Fletcher Burkhardt is running for Mayor of Knoxville.
My name is Fletcher “Knoxville” Burkhardt. I was born and raised in Knoxville, Tennessee. I grew up in northwest Knoxville in the Inskip community.
When I was 17 I knew that I wanted to be the mayor of our city. I wanted to be the mayor to make Knoxville a better version of itself every single day. I decided to attend MTSU where I got a major in political science and a double minor in psychology and religious studies. While in college I was a Young Life Leader at Oakland High School in Murfreesboro and played rugby for MTSU.
I am running a campaign centered around People Over Politics, my campaign slogan. We need a government that makes Knoxville better for all people. We need a government that listens.

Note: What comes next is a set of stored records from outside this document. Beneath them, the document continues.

From an optimization exercise on the open Yosys and OpenROAD flow, aimed at a short achievable clock period and few clock cycles; shortcuts taken in it are not production practice.
RTL that was checked went through simulation tests only; none was proved equivalent to the original.
Only the layout flow was run in run 3; the RTL was not checked for function there.
Power and IR drop assume default switching activity.

## config.mk

```make
export PLATFORM = sky130hd
export DESIGN_NAME = cpu16
export DESIGN_NICKNAME = cpu16
export VERILOG_FILES = /design/flow/design.v
export SDC_FILE = /design/flow/constraint.sdc
export NUM_CORES = 4
export LEC_CHECK = 0
export CAP_MARGIN = 20
export CORE_MARGIN = 2
export CORE_UTILIZATION = 40
export SLEW_MARGIN = 20
```

## constraint.sdc

```tcl
create_clock -name core_clock -period 7.5 [get_ports {clk}]
set_input_delay 1.5000 -clock core_clock [delete_from_list [all_inputs] [get_ports {clk}]]
set_output_delay 1.5000 -clock core_clock [all_outputs]
set_load 0.01 [all_outputs]
```

## design.v

```verilog
`timescale 1ns/1ps
module cpu16 (
    input  logic        clk,
    input  logic        rst_n,
    input  logic [15:0] instr,
    output logic [15:0] pc,
    output logic        wb_valid,
    output logic [3:0]  wb_addr,
    output logic [15:0] wb_data
);
    logic [3:0] f_op, f_rd, f_rs, f_rt;
    assign f_op = instr[15:12];
    assign f_rd = instr[11:8];
    assign f_rs = instr[7:4];
    assign f_rt = instr[3:0];
    logic f_wr, f_rtype, f_br, f_jmp, f_inv, f_zext, f_imm;
    logic f_sel_add, f_sel_nand, f_sel_or, f_sel_sh;
    always_comb begin
        f_wr       = 1'b0;
        f_rtype    = 1'b0;
        f_br       = 1'b0;
        f_jmp      = 1'b0;
        f_inv      = 1'b0;
        f_zext     = 1'b0;
        f_imm      = 1'b0;
        f_sel_add  = 1'b0;
        f_sel_nand = 1'b0;
        f_sel_or   = 1'b0;
        f_sel_sh   = 1'b0;
        case (f_op)
            4'd0:  begin f_wr = 1'b1; f_sel_sh = 1'b1; end
            4'd3:  f_jmp = 1'b1;
            4'd4, 4'd5: begin f_br = 1'b1; f_rtype = 1'b1; end
            4'd6:  begin f_wr = 1'b1; f_imm = 1'b1; f_sel_or = 1'b1; end
            4'd7:  begin f_wr = 1'b1; f_imm = 1'b1; f_sel_nand = 1'b1; end
            4'd8:  begin f_wr = 1'b1; f_rtype = 1'b1; f_sel_add = 1'b1; end
            4'd9:  begin f_wr = 1'b1; f_imm = 1'b1; f_sel_add = 1'b1; end
            4'd10: begin f_wr = 1'b1; f_imm = 1'b1; f_zext = 1'b1; f_sel_add = 1'b1; end
            4'd11: begin f_wr = 1'b1; f_rtype = 1'b1; f_sel_nand = 1'b1; end
            4'd12: begin f_wr = 1'b1; f_rtype = 1'b1; f_inv = 1'b1; f_sel_add = 1'b1; end
            4'd13: begin f_wr = 1'b1; f_imm = 1'b1; f_inv = 1'b1; f_sel_add = 1'b1; end
            4'd14: begin f_wr = 1'b1; f_imm = 1'b1; f_zext = 1'b1; f_inv = 1'b1; f_sel_add = 1'b1; end
            4'd15: begin f_wr = 1'b1; f_rtype = 1'b1; f_sel_or = 1'b1; end
            default: ;
        endcase
    end
    logic [15:0] regs [1:15];
    logic        e_valid;
    logic        e_wrnz;      
    logic        e_wr;
    logic        e_br, e_bne, e_jmp;
    logic        e_cin;
    logic        e_sel_add, e_sel_nand, e_sel_or, e_sel_sh;
    logic [3:0]  e_rd;
    logic [3:0]  e_sh_amt;
    logic        e_sh_left, e_sh_arith;
    logic [15:0] e_a, e_b, e_d;
    logic [15:0] sum, res_nand, res_or, res_sh, alu_res;
    logic [31:0] sh_r;
    logic        eq, taken, redirect;
    logic [15:0] target;
    assign sum      = e_a + e_b + {15'd0, e_cin};
    assign res_nand = ~(e_a & e_b);
    assign res_or   = e_a | e_b;
    assign sh_r     = {{16{e_sh_arith & e_a[15]}}, e_a} >> e_sh_amt;
    assign res_sh   = e_sh_left ? (e_a << e_sh_amt) : sh_r[15:0];
    assign alu_res  = ({16{e_sel_add}}  & sum)
                    | ({16{e_sel_nand}} & res_nand)
                    | ({16{e_sel_or}}   & res_or)
                    | ({16{e_sel_sh}}   & res_sh);
    assign eq       = (e_a == e_b);
    assign taken    = e_br & (eq ^ e_bne);
    assign redirect = e_valid & (taken | e_jmp);
    assign target   = e_jmp ? (pc + e_b) : e_d;
    function automatic logic [15:0] rd_reg(input logic [3:0] x);
        rd_reg = (x == 4'd0) ? 16'd0 : regs[x];
    endfunction
    logic [15:0] r_rs, r_rt, r_rd;
    always_comb begin
        r_rs = (e_wrnz && e_rd == f_rs) ? alu_res : rd_reg(f_rs);
        r_rt = (e_wrnz && e_rd == f_rt) ? alu_res : rd_reg(f_rt);
        r_rd = (e_wrnz && e_rd == f_rd) ? alu_res : rd_reg(f_rd);
    end
    logic [15:0] imm8;
    assign imm8 = {(f_zext ? 8'd0 : {8{instr[7]}}), instr[7:0]};
    logic [15:0] f_a, f_b;
    always_comb begin
        f_a = f_rtype ? r_rs : r_rd;
        if (f_jmp)       f_b = {4'd0, instr[11:0]};
        else if (f_imm)  f_b = imm8 ^ {16{f_inv}};
        else             f_b = r_rt ^ {16{f_inv}};
    end
    always_ff @(posedge clk or negedge rst_n) begin
        if (!rst_n) begin
            pc       <= 16'd0;
            e_valid  <= 1'b0;
            e_wrnz   <= 1'b0;
            wb_valid <= 1'b0;
        end else begin
            pc       <= redirect ? target : pc + 16'd2;
            e_valid  <= !redirect;
            e_wrnz   <= !redirect && f_wr && (f_rd != 4'd0);
            wb_valid <= e_valid && e_wr;
        end
    end
    always_ff @(posedge clk) begin
        e_wr       <= f_wr;
        e_br       <= f_br;
        e_bne      <= f_op[0];
        e_jmp      <= f_jmp;
        e_cin      <= f_inv;
        e_sel_add  <= f_sel_add;
        e_sel_nand <= f_sel_nand;
        e_sel_or   <= f_sel_or;
        e_sel_sh   <= f_sel_sh;
        e_rd       <= f_rd;
        e_sh_amt   <= f_rs;
        e_sh_left  <= !f_rt[1];
        e_sh_arith <= f_rt[1] & f_rt[0];
        e_a        <= f_a;
        e_b        <= f_b;
        e_d        <= r_rd;
        wb_addr    <= e_rd;
        wb_data    <= alu_res;
        if (e_wrnz) regs[e_rd] <= alu_res;
    end
endmodule
```

## run.sh

```bash
#!/bin/bash
# synth_recipe.tcl (not shown) runs the flow's synth.tcl, then flattens the netlist and writes it again
# the make line also repeats each setting of config.mk as NAME=value (left out here)
make -C /OpenROAD-flow-scripts/flow DESIGN_CONFIG=/design/flow/config.mk WORK_HOME=/design/flow/orfs CLKGATE_MAP_FILE= SYNTH_SCRIPT=/design/flow/synth_recipe.tcl finish
```

==> metrics.md, run 1 <==
| Metric | Value |
|---|---|
| Syn Inst Count | 1620 |
| Fmax | approximately 240 MHz |
| Register share of total power | 0.406 |
| Die area | 53800 um2 |
| Clk Latency, worst-skew pair | approximately 580 ps |
| WHS | between 400 and 500 ps |
| Synth Cell Area | 20800 um2 |
| Max-slew headroom | 0.266 |
| Worst R2R End | e_a[7]$_DFF_P_ |
| CTS root buffer | clkbuf_16 |
| Share of cells above drive strength 1 | 0.222 |
| Reg-to-reg startpoint | e_sh_amt[0]$_DFF_P_ |
| Chip height | approximately 230 um |
| Placeable Area | between 50000 and 60000 um2 |
| Crit path cell chain | clkdlybuf4s50_1, buf_4, xor2_1, nor3_1, and3_1, nor2_1, a21o_1, nor3_1, a221o_1, a211o_1 |
| Starting DRC count in detailed routing | roughly 1300 |
| Initial core utilization | 0.405 |
| Final min period | 4230 ps |
| R2R depth | 8 |
| Nets@finish | 1710 |
| Worst slew pin tran | ~1100 ps |
| Post-cts resize count | 0 |
| PwrDens | 270 nW/um2 |
| Skew final | roughly 23 ps |
| Drt via density | ~6.3 |
| Initial DRT Pass Iterations | 5 |
| Gpl congestion | 0.921 |
| Die width | 232 um |
| Period utilization | 0.564 |
| Final wirelength | 63700 um |
| TritonCTS buffer count | approximately 40 |
| Avg Cell Area, Syn | 12.8 um2 |
| Dpl hpwl | 42300 um |
| Sequential area share after synthesis | 0.453 |
| Clock sinks | 346 |
| DRC viols | 0 |
| Overall Global Routing Usage | 0.240 |
| Worst Path Max Fanout | 23 |
| Gate power share | 0.285 |
| Grt ovf | 0 |
| Worst stage delay on the critical path | 900 ps |
| Net Count, Synth | 1693 |
| Sw power | 2050 uW |
| Count of antenna-violating nets left after detailed routing | 0 |
| Critical path arrival | 4680 ps |
| Hold_sp | e_wr$_DFF_P_ |
| Maxcap violations | 0 |
| EDFF count, synth | 240 |
| Hold EP | wb_valid$_DFF_PN0_ |
| Leak | between 0.008 and 0.009 uW |
| Worst-path clk slew | 60 ps |
| Area Overhead vs Synth | 12.2% |
| Clock network fraction of total power | 0.308 |
| Worst Hold Class | reg2reg |
| # Post-CTS Setup Buffers | 0 |
| Clock Tree Buf Depth | 3 |
| VDD IR max | ~0.00018 V |
| Critical path required time | a little under 8000 ps |
| Largest net degree at the start of global routing | 75 |
| Vias in the first global route | approximately 15000 |
| H-tree level count | 2 |
| Min-Delay Path Depth | 1 |
| Commonest non-fill, non-tap cells in the layout | edfxtp_1 (240), mux4_2 (195), a21oi_1 (117) |
| CP max-delay cell | nor2_1 |
| Hold buffers post-CTS | 0 |
| Global-route wire length before repair | roughly 96000 um |
| FFs w/ async S/R, synth | 0.0549 |
| Startpoint types | input pin |
| Buffers on Ports | 54 |
| R2R Setup Slk | around 3500 ps |
| Switching share of power | 0.325 |
| Setup crit start | instr[2] |
| Setup Total Neg Slack | 0 ps |
| Initial antenna violation count | 0 |
| Fin. Hold Viols | 0 |
| Std-Cell Rows | 83 |
| Final setup violation count | 0 |
| Max-slew violations | 0 |
| Routed vias | approximately 15000 |
| Crit path kind | in2reg |
| Synth warn | 1 |
| Netlist cell types | 80 |
| CTS tree | yes |
| CP Capture Type | flop |
| Internal | approximately 4300 uW |
| Outcome | no timing/DRC/antenna violations |
| Routed WL per cell | roughly 27 um |
| Unrepaired setup endpoints after global routing | no |
| Yosys reg bits | 346 |
| I/O pins | 55 |
| Ys flop type | edfxtp_1 |
| Most common cell after layout, fill and taps aside | edfxtp_1 |
| Crit path top cell by count | nor3_1 |
==> sequential cells by signal, indices dropped and copies added (netlist names), 4 cells and up <==
signal and cells:
regs 240, e_a 16, wb_data 16, wb_addr 4
e_rd 4, e_d 16, e_sh_amt 4, e_b 16
pc 16
==> power by group through the flow <==
| stage | Sequential [uW] | Clock (uW) | Combinational [uW] |
|---|---|---|---|
| after floorplan | 2520 | 0 | 1200 |
| after global placement | 2590 | 0 | 1760 |
| after detailed placement | 2600 | 0 | 1780 |
| after CTS | 2560 | 1990 | 1800 |
| after global routing | 2580 | 2060 | 1970 |
| final | 2560 | 1940 | 1800 |
==> worst max-delay path by stage <==
stage                         end  slack, ps  cells past startpoint
3_5_place_dp   e_b[14]$_SDFF_PP0_       2660                      7
4_1_cts        e_b[14]$_SDFF_PP0_       3250                      7
5_1_grt        e_b[14]$_SDFF_PP0_       3100                      7
6_report       e_b[14]$_SDFF_PP0_       3270                     10
3_3_place_gp   e_b[14]$_SDFF_PP0_       2700                      7
2_1_floorplan     e_b[10]$_DFF_P_       3700                      8
==> logic make-up (layout without fill, tap and decap cells) <==
family	after synthesis	in the layout	share of synthesized area
XOR/XNOR	47	47	0.0198
AND/OR/NAND/NOR	314	314	0.0707
buffers and inverters	190	240	0.0379
multiplexers	300	300	0.268
adder cells (fa/ha/maj)	55	55	0.0342
AO/OA/AOI/OAI	368	368	0.116
other	0	1	0
flip-flops	346	346	0.453
==> routing by layer <==
metal	wire, um	vias up	track usage
met1	25900	7577	0.317
met3	4560	136	0.0417
li1	-	6466	-
met4	2250	0	0.0893
met5	0	-	0
met2	31000	646	0.397
==> layout make-up <==
type	count	area [um2]
antenna	1	2.50
sequential	346	9430
clock inverter	21	196
multi-input combinational	1084	10700
timing repair buffer	94	808
fill	4625	28000
tap	680	851
clock buffer	55	1120
inverter	70	263
==> worst max-delay path: cells and delay by family <==
kind	cells	cell delay [ps]
simple gates	4	1380
compound gates	3	750
xor+xnor	1	190
buf+inv	2	830
==> stage by stage <==
step | power [uW] | util | std cells | worst slack [ps] | cell area [um2]
6_report | 6300 | 0.455 | 2351 | 3270 | 23300
3_3_place_gp | 4350 | 0.429 | 2274 | 2700 | 22000
4_1_cts | 6340 | 0.455 | 2350 | 3250 | 23300
5_1_grt | 6610 | 0.455 | 2350 | 3100 | 23300
2_1_floorplan | 3710 | - | 1620 | 3700 | 20800
3_5_place_dp | 4380 | 0.429 | 2274 | 2660 | 22000
==> cell usage after synthesis, drive strengths merged (20+ instances only) <==
master,instances,area share
a211oi,30,0.011
a21oi,120,0.029
buf,50,0.013
clkbuf,70,0.013
dfxtp,87,0.084
edfxtp,240,0.35
ha,52,0.031
inv,67,0.012
mux2,28,0.015
mux2i,71,0.034
mux4,201,0.22
nand2,67,0.012
nor2,122,0.022
nor3,27,0.0065
o21ai,63,0.015
xnor2,27,0.011
xor2,20,0.0084
Testbench counts, summed over its fixed seeds: cycles 29,555.
==> run 2: changes to the inputs <==
--- a/config.mk
+++ b/config.mk
@@ -6,6 +6,8 @@
 export NUM_CORES = 4
 export LEC_CHECK = 0
+export ABC_CLOCK_PERIOD_IN_PS = 2500
 export CAP_MARGIN = 20
 export CORE_MARGIN = 2
 export CORE_UTILIZATION = 40
+export SETUP_SLACK_MARGIN = 5
 export SLEW_MARGIN = 20
==> run 2 against run 1 <==
Compared with the run above:
- sequential share of layout area down 6.9 points
- clock-buffer cell count decreased by 8
- still clean
- clock skew grew 2.2 ps
- combinational power grew 57%
- core utilization increased by 10 points
- sequential cell count unchanged
- global-route usage is 4.7 points higher
==> metrics.md, run 2 <==
| Metric | Value |
|---|---|
| FFs w/ async S/R, synth | 0.0549 (unchanged) |
| Commonest non-fill, non-tap cells in the layout | edfxtp_1 (240), mux4_2 (200), buf_4 (138) |
| Vias in the first global route | 16100 (+9.7%) |
| Setup crit start | e_a[4]$_DFF_P_ |
| Setup Total Neg Slack | 0 ps (unchanged) |
| Top-count cell post-synth | edfxtp_1 |
| WHS | 447 ps (+8.68 ps) |
| CP Capture Type | flop |
| Top cells by area, synth | edfxtp_1 (35%), mux4_2 (21%), dfxtp_1 (8.4%) |
| Leak | 0.0105 uW (+27%) |
| TritonCTS buffer count | 41 (unchanged) |
| Reg-to-reg startpoint | e_a[4]$_DFF_P_ |
| VDD IR max | 0.000154 V (-13%) |
| CTS tree | yes |
| Worst stage delay on the critical path | 540 ps (-360 ps) |
| Post-synth top cells | edfxtp_1 (240), mux4_2 (195), nor2_1 (122) |
| Chip height | 232 um (unchanged) |
| Fmax | 329 MHz (+39%) |
| Worst-path clk slew | 60 ps (about the same) |
| CP max-delay cell | or4_4 |
| R2R depth | 10 (+2) |
| Die width | 232 um (unchanged) |
| Routed vias | 17000 (+14%) |
| Count of antenna-violating nets left after detailed routing | 0 (unchanged) |
| DRC viols | 0 (unchanged) |
| Area Overhead vs Synth | 36.8% |
| Critical path required time | 7950 ps (about the same) |
| Crit path kind | reg2reg |
| Skew final | 25.3 ps (+2.18 ps) |
| Period utilization | 0.405 (-0.159) |
| PwrDens | 261 nW/um2 (-3.3%) |
| Dpl hpwl | 42800 um (+1.0%) |
| Global-route wire length before repair | 112000 um (+17%) |
| EDFF count, synth | 240 (unchanged) |
| Max-slew violations | 0 (unchanged) |
| Syn Inst Count | 1620 (unchanged) |
| Worst Hold Class | reg2reg |
| Starting DRC count in detailed routing | 2000 (+52%) |
| Outcome | no timing/DRC/antenna violations |
| Final wirelength | 79800 um (+25%) |
| Netlist cell types | 80 (unchanged) |
| Final setup violation count | 0 (unchanged) |
| Max-slew headroom | 0.342 (+0.0763) |
| Synth Cell Area | 20800 um2 (unchanged) |
| Crit path top cell by count | o21a_1 |
| Ys flop type | edfxtp_1 |
| Worst Path Max Fanout | 10 (-57%) |
| H-tree level count | 2 (unchanged) |
| Nets@finish | 1947 (+14%) |
| Hold buffers post-CTS | 0 (unchanged) |
| Largest net degree at the start of global routing | 34 (-55%) |
| Maxcap violations | 0 (unchanged) |
| Initial DRT Pass Iterations | 6 (+1) |
| Crit path cell chain | inv_1, ha_2, o211ai_1, a21oi_2, o21a_1, o21a_1, or4_4, a31o_4, a22o_1, mux2_4 |
| CTS root buffer | clkbuf_16 |
| Unrepaired setup endpoints after global routing | yes |
| Critical path arrival | 3490 ps (-1190 ps) |
| Number of fill cells | 4024 (-13%) |
| Synth warn | 1 (unchanged) |
| Largest Register | regs |
| Cell taking the most area after synthesis | edfxtp_1 |
| Drt via density | 6.56 (+4.0%) |
| Worst R2R End | e_a[15]$_DFF_P_ |
| Top cell type's share of synthesized area | 0.347 (unchanged) |
| Yosys reg bits | 346 (unchanged) |
| Avg Cell Area, Syn | 12.8 um2 (unchanged) |
| Die area | 53800 um2 (unchanged) |
| Most common cell after layout, fill and taps aside | edfxtp_1 |
| Clk Latency, worst-skew pair | 580 ps (about the same) |
| R2R Setup Slk | 4460 ps (+990 ps) |
| Net Count, Synth | 1693 (unchanged) |
| Final min period | 3040 ps (-1190 ps) |
| Largest register FFs | 240 (unchanged) |
| Worst slew pin tran | 984 ps (-113 ps) |
| Std-Cell Rows | 83 (unchanged) |
| I/O pins | 55 (unchanged) |
| Worst setup path endpoint | e_a[15]$_DFF_P_ |
| Buffers on Ports | 54 (unchanged) |
| Grt ovf | 0 (unchanged) |
| Gpl congestion | 0.925 (+0.43%) |
| Fin. Hold Viols | 0 (unchanged) |
| Clock Tree Buf Depth | 3 (unchanged) |
| Initial core utilization | 0.405 (unchanged) |
| Routed WL per cell | 30.9 um (+14%) |
| Initial antenna violation count | 2 (+2) |
| Clock sinks | 346 (unchanged) |
| Placeable Area | 51300 um2 (unchanged) |
| Overall Global Routing Usage | 0.287 (+0.0466) |
| Sequential area share after synthesis | 0.453 (unchanged) |
| Share of cells above drive strength 1 | 0.478 (+0.256) |
| Startpoint types | flop |
==> run 2: final cells by class <==
cell class              instances  area, um2  share of cell area
multi-input cells            1089      12000               0.421
inverters                      70        315              0.0111
clock inverters                28        308              0.0108
repair buffers                326       4350               0.153
flip-flops and latches        346       9540               0.335
diodes                          1       2.50           0.0000880
well taps                     680        851              0.0299
clock buffers                  47       1090              0.0384
==> run 2: logic make-up (layout without fill, tap and decap cells) <==
kind of cell / after synthesis / after routing / synth area share
AND/OR/NAND/NOR: 314 / 314 / 0.0707
other: 0 / 1 / 0
adder cells (fa/ha/maj): 55 / 55 / 0.0342
flip-flops: 346 / 346 / 0.453
XOR/XNOR: 47 / 47 / 0.0198
multiplexers: 300 / 300 / 0.268
AO/OA/AOI/OAI: 368 / 373 / 0.116
buffers and inverters: 190 / 471 / 0.0379
==> run 2: through the flow <==
stage	total power (uW)	setup slack (ps)	cell area [um2]	std cells	util
after global placement	4400	2920	22200	2274	0.433
after CTS	7080	4490	26900	2516	0.525
final	7430	4460	28400	2587	0.555
after floorplan	3780	4090	21400	1620	-
after global routing	7700	4400	28400	2587	0.555
after detailed placement	4410	2940	22200	2274	0.433
==> run 2: worst min-delay path by stage <==
stage / start / to / slack (ps) / cells past startpoint
2_1_floorplan: e_rd[0]$_DFF_P_ / wb_addr[0]$_DFF_P_ / 330 / 0
3_3_place_gp: e_wr$_DFF_P_ / wb_valid$_DFF_PN0_ / 420 / 1
3_5_place_dp: e_wr$_DFF_P_ / wb_valid$_DFF_PN0_ / 440 / 1
4_1_cts: e_wr$_DFF_P_ / wb_valid$_DFF_PN0_ / 450 / 1
5_1_grt: e_wr$_DFF_P_ / wb_valid$_DFF_PN0_ / 480 / 1
6_report: e_wr$_DFF_P_ / wb_valid$_DFF_PN0_ / 450 / 1
==> run 2: worst max-delay path, delay by kind of cell, from the launching register on <==
family	cells	cell delay [ps]
fa+ha+maj	1	340
simple gates	1	540
flops	1	430
compound gates	6	1290
buf+inv	1	60
mux	1	260
==> run 2: repair_timing <==
item,in CTS,in global routing
buffers inserted,129,62
setup endpoints to repair,344,339
resized for setup,507,178
gates cloned,38,8
pin swaps,56,82
==> run 2: power breakdown <==
| part | leakage, uW | internal [uW] | switching [uW] |
|---|---|---|---|
| sequential | 0.00314 | 2350 | 178 |
| combinational | 0.00669 | 1370 | 1440 |
| clock | 0.000691 | 1230 | 853 |
==> run 2: layer usage <==
layer | up-vias | track usage | wire (um)
li1 | 6961 | - | -
met1 | 8479 | 0.353 | 28400
met2 | 1181 | 0.461 | 37200
met3 | 345 | 0.0659 | 8370
met4 | 2 | 0.170 | 5930
met5 | - | 0 | 13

I believe being elected mayor is the start of a relationship. If our mayor isn’t communicating, the relationship fails. This is why I have promised to have monthly community meetings, to keep listening. We need a government that is accessible to all people.
I have also said that I want to explore a couple days of the week changing the hours of our government. We need a government that is accessible to all and working class people shouldn’t have to take a day away from work to access it.
Who are you and what brought you into this race?
I want to make Knoxville a better version of itself every single day, to bring in revenue so we have the money to address the cyclical problems our city is facing, and to make Knoxville the blueprint for the modern southeast, meaning that I want to make Knoxville the city others begin to contact to find solutions to their problems.
How do you feel about Recode Knoxville, both as a concept for overhauling the city’s zoning code and its handling by the current administration?
First and foremost, I do not support recode. The process has been extremely flawed and has caused our community to lose trust. I believe that recode is a one size fits all for an extremely diverse and inclusive city.
We keep hearing how good it is for everyone and how that has been communicated. If that is the case we should allow this to be voted on by our city.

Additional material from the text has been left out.